Ian ParryIan Parry3 minute readJuly/August 2019, page 4

I love apologetics. But there’s no point rolling out a package from some other time or some other place and imagining that’s enough. Read 1 Corinthians, chapter 1. Paul’s message was always ‘Christ crucified’, but he understood that Greeks and Jews had different problems with that message. The Greeks loved wisdom, and to them the cross looked foolish. The Jews loved power, and to them it looked weak. So Paul preached ‘Christ crucified’ as the ‘power of God’ to the Jews and as the ‘wisdom of God’ to the Greeks.

The church must truly engage with the people around us. Someone once said it isn’t enough to have a vision for your church; you have to have a vision for your community. I think that’s right. We need to resist a tribal, siege mentality and have enough confidence in the gospel to reach out in humility and touch the community where it is hurting. And our communities are hurting.

All of this is important, but there is something more important –the quality of our lives as God’s people. I’m thinking about our character and our relationships with one another, with ourselves, and especially with God himself. Unless there is reality there, all we’ve got is sociology.

The deepest level

So the biggest question is, ‘how are things going at this level, the deepest level?’ Here are a few questions based on the book Outgrowing The Ingrown Church by C. John Miller to help us dig down a little into our lives and churches.

Is God working my life?

This is not about God doing things ‘for you’. It’s about him doing things ‘in you’, showing you more of himself. We are supposed to be dazzled by him, and if you are not being dazzled by him, then you can be sure you are being dazzled by something else – and whatever dazzles you runs your life.

Am I doing business with the cross every day?

The cross is the defrost button of the soul. You need to climb to Golgotha every day, bringing your cold heart with you – and your guilt. There, standing in the dark, you learn again to hate sin as you see where it will take you, and what it did to Jesus. You will also learn to love Jesus again, as you see how freely he went there instead.

Am I building my life on justification by faith, or am I loaded down with inward guilt?

Those are the only options. Either Jesus is my righteousness and I take my stand every day on the solid rock of his life, death and resurrection on my behalf, or I am managing my sin myself by minimising it, or blaming others for it, or hiding from it, or pretending it isn’t so bad. The first brings a robust joy and generates a spiritual magnetism the world finds compelling. The second will just make you and your church anxious.

Am I repenting every day?

The closer you get to the light, the more clearly you see your sin and the more glad you are to repent of it.
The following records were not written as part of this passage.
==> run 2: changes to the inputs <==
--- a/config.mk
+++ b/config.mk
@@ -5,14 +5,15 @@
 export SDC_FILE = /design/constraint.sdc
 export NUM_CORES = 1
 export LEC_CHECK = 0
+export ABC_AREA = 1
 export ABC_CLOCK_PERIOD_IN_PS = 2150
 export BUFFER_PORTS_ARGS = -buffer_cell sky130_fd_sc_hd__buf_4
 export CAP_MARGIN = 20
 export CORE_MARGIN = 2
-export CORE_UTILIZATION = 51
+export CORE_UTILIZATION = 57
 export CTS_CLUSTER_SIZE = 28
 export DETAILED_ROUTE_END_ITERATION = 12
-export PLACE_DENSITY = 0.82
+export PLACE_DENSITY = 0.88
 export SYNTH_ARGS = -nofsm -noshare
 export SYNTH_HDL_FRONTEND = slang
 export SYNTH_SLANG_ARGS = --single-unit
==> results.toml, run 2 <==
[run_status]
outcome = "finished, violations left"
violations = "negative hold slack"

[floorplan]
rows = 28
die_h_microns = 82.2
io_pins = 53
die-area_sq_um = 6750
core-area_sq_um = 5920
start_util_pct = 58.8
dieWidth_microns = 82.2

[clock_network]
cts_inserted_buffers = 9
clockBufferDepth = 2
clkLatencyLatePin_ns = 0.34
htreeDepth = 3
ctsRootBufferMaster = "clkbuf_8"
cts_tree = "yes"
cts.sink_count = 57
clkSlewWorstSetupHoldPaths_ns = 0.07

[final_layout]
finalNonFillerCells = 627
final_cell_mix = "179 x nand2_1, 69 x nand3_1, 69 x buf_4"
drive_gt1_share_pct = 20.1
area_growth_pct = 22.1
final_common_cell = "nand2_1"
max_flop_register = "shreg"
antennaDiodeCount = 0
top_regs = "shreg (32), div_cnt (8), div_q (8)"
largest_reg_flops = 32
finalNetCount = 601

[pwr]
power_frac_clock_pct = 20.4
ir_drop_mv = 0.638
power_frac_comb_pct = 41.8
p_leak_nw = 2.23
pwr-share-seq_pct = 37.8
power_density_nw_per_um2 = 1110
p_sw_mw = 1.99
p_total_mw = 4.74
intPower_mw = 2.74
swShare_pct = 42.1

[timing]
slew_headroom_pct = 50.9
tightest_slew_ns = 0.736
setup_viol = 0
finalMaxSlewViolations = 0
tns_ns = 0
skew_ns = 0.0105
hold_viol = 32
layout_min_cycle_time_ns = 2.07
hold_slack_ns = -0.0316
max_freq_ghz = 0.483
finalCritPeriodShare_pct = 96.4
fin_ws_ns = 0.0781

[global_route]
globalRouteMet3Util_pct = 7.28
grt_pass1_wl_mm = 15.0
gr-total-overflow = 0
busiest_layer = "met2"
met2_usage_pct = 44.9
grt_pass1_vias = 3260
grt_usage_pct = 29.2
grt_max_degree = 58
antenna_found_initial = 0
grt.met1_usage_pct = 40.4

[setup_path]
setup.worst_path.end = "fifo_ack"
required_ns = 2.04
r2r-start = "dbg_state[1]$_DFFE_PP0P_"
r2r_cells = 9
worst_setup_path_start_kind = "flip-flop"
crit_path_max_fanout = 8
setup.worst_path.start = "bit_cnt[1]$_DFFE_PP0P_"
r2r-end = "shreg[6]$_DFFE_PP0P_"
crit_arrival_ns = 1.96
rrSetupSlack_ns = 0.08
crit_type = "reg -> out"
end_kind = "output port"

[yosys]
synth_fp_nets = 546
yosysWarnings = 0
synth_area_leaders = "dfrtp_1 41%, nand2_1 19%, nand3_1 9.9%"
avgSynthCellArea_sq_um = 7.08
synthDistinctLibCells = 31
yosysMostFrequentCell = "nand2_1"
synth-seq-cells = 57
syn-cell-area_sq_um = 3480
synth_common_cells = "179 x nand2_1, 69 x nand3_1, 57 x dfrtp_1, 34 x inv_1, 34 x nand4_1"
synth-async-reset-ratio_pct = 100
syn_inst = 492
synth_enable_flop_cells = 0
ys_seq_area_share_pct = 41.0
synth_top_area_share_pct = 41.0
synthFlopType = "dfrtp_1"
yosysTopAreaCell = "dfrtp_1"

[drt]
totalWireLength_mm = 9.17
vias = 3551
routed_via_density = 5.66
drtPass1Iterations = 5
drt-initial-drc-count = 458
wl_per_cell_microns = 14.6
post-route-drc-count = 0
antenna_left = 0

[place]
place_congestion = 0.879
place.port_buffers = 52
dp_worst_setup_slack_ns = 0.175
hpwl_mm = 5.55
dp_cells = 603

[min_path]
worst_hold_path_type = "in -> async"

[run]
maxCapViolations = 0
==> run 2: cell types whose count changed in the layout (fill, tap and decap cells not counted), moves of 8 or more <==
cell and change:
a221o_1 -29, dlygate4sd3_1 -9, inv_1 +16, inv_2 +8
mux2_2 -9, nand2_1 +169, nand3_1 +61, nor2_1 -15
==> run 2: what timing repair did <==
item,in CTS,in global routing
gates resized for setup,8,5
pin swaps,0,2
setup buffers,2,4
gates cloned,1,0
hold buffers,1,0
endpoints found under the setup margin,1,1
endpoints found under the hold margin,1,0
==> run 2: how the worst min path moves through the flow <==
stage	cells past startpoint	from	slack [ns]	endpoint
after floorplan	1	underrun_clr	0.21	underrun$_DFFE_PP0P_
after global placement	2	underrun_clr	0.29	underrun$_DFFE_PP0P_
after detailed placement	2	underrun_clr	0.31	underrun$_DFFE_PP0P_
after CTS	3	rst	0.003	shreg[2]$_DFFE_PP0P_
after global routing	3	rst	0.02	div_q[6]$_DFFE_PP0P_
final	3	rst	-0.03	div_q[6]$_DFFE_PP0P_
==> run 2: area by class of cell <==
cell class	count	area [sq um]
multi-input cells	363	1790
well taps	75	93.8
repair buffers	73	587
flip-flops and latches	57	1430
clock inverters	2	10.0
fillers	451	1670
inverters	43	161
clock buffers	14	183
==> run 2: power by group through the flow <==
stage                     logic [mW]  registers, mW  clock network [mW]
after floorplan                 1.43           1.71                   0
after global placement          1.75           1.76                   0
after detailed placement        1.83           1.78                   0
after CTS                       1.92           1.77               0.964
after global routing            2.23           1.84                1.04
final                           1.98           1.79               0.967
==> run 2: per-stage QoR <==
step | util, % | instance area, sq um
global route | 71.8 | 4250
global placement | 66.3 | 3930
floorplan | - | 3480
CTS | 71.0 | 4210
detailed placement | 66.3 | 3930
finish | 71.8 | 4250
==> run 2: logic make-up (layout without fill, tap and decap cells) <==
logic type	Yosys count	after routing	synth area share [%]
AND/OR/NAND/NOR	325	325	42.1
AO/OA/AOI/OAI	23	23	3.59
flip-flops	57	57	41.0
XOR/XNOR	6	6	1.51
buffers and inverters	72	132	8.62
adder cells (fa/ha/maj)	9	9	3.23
This generates in us a broken and contrite heart that keeps us in the love of Jesus and brings God the Father very near.

Am I forgiving someone every day?

We are constantly experiencing low-level sleights that need to be instantly forgiven and dismissed as a factor in our lives. Sometimes we experience much bigger things that require a great struggle to forgive, and then an ongoing commitment to forgiveness every time the memory of it invades our hearts. Either way, we need to be forgiving someone every day.
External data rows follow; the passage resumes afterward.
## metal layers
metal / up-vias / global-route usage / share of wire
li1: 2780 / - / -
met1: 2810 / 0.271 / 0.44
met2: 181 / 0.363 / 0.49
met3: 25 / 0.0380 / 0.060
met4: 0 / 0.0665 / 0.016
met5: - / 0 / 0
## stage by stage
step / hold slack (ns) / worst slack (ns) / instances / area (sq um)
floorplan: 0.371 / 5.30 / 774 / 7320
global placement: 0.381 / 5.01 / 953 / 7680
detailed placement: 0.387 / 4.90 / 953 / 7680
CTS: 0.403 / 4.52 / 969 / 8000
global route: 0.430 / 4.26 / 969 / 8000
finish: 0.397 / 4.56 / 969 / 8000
What is it I do simply because I love Jesus?

The two big motives of the fallen human heart are fear and pride. The gospel gives a new motive – love for Jesus and desire for his glory. If you can get there, you are really getting somewhere.

Is the Spirit of God a known and felt reality in your life?

Galatians is pretty clear. We are either walking with the Spirit, conscious of him, honouring him, and bearing the fruit he produces in us; or we are doing the works of the flesh and will reap the destruction that such works bring. And then there is that other dimension: the outpouring of the Spirit. God works through the ordinary, everyday means of grace at all times. Believe that. But there are also extraordinary times when the Holy Spirit moves powerfully in an individual, a congregation or a community. I’m not sure we believe this anymore. Not when you measure it by our prayers. As we think about the importance of knowing the times our biggest need is the rediscovery of this reality. In the end, our churches and our communities need God himself among us, an outpouring of the Holy Spirit. Nothing less will do.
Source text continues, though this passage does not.